At the start of 1937, Picasso received, via Josep Renau, a commission from the legitimate government of the Republic to create a large-scale work for the Spanish Pavilion at the International Exposition of Paris, to be held that summer. Initially, the artist had toyed with the idea of making an allegory of painting represented by painter and model. On 26 April 1937, however, the devastating bombing of the Basque town of Gernika inspired Picasso to paint Guernica. In little under six weeks, he produced close to fifty drawings, sketches and preliminary works and different corrections of his large picture. The genesis of the work was photographed by Picasso’s then partner Dora Maar, constituting one of the most well-documented examples of an artwork’s process of creation in art history. The outcome is a complex painting, unintelligible at first glance, at once interior and exterior, late-Cubist and Surrealist, but also interwoven in Western pictorial tradition. Its pyramidal structure is commonplace in history painting and it borrows from and includes influences from past masters such as Rubens, Delacroix, David and Goya, among others.

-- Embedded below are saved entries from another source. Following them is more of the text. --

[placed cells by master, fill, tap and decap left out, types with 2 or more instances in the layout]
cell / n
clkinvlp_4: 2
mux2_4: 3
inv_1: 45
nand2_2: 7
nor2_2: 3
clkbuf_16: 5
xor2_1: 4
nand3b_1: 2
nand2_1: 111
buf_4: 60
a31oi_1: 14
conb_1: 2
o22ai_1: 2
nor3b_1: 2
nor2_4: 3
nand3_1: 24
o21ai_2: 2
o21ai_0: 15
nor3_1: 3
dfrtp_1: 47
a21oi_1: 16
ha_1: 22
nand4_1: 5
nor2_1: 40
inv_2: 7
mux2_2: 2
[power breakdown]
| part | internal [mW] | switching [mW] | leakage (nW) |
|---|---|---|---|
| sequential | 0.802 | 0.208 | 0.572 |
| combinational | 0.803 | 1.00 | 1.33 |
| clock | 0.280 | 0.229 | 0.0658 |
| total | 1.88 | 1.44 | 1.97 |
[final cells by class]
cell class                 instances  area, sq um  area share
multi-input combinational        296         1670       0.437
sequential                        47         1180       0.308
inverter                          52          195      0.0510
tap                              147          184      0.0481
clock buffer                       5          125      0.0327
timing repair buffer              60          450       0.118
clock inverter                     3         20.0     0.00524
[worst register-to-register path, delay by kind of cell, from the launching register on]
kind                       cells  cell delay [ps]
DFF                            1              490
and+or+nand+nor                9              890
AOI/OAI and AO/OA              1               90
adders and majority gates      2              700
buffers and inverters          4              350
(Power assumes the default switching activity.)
## config.mk

```make
export PLATFORM = sky130hd
export DESIGN_NAME = ctm_timing
export DESIGN_NICKNAME = d
export VERILOG_FILES = /design/src/ctm_pkg.sv /design/src/ctm_timing.sv
export VERILOG_INCLUDE_DIRS = /design/src /design/src/src
export SDC_FILE = /design/constraint.sdc
export NUM_CORES = 1
export LEC_CHECK = 0
export BUFFER_PORTS_ARGS = -buffer_cell sky130_fd_sc_hd__buf_4
export CORE_MARGIN = 1.5
export CORE_UTILIZATION = 59
export CTS_CLUSTER_SIZE = 30
export DETAILED_ROUTE_END_ITERATION = 8
export GPL_TIMING_DRIVEN = 0
export PLACE_DENSITY = 0.87
export RECOVER_POWER = 50
export SLEW_MARGIN = 10
export SYNTH_ARGS = -nofsm -noshare
export SYNTH_HDL_FRONTEND = slang
export SYNTH_SLANG_ARGS = --single-unit
```

## constraint.sdc

```tcl
create_clock -name clk_in -period 3.5 [get_ports clk_in]
set_input_delay 0.175 -clock clk_in [delete_from_list [all_inputs] [get_ports clk_in]]
set_output_delay 0.175 -clock clk_in [all_outputs]
set_load 0.01 [all_outputs]
```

Guernica worked as a mural integrated into the architecture and in relation to the other works displayed in the Pavilion, the narrative of which took the form of a war report. The work was hung on the ground floor, in a space chosen by Picasso and which, like Guernica, straddled bourgeois interior and public exterior, a space that was covered but also opened out on one side to the main thoroughfare of the exhibition venue and on the other to a courtyard with an awning that also served as a theatre, cinema and café. Directly opposite was a space set up in memory of the figure of Federico García Lorca, murdered in 1936, with a photograph and display cases with material paying homage to the poet, as well as Picasso’s prints Sueño y mentira de Franco (Dream and Lie of Franco, 1937), which were on sale.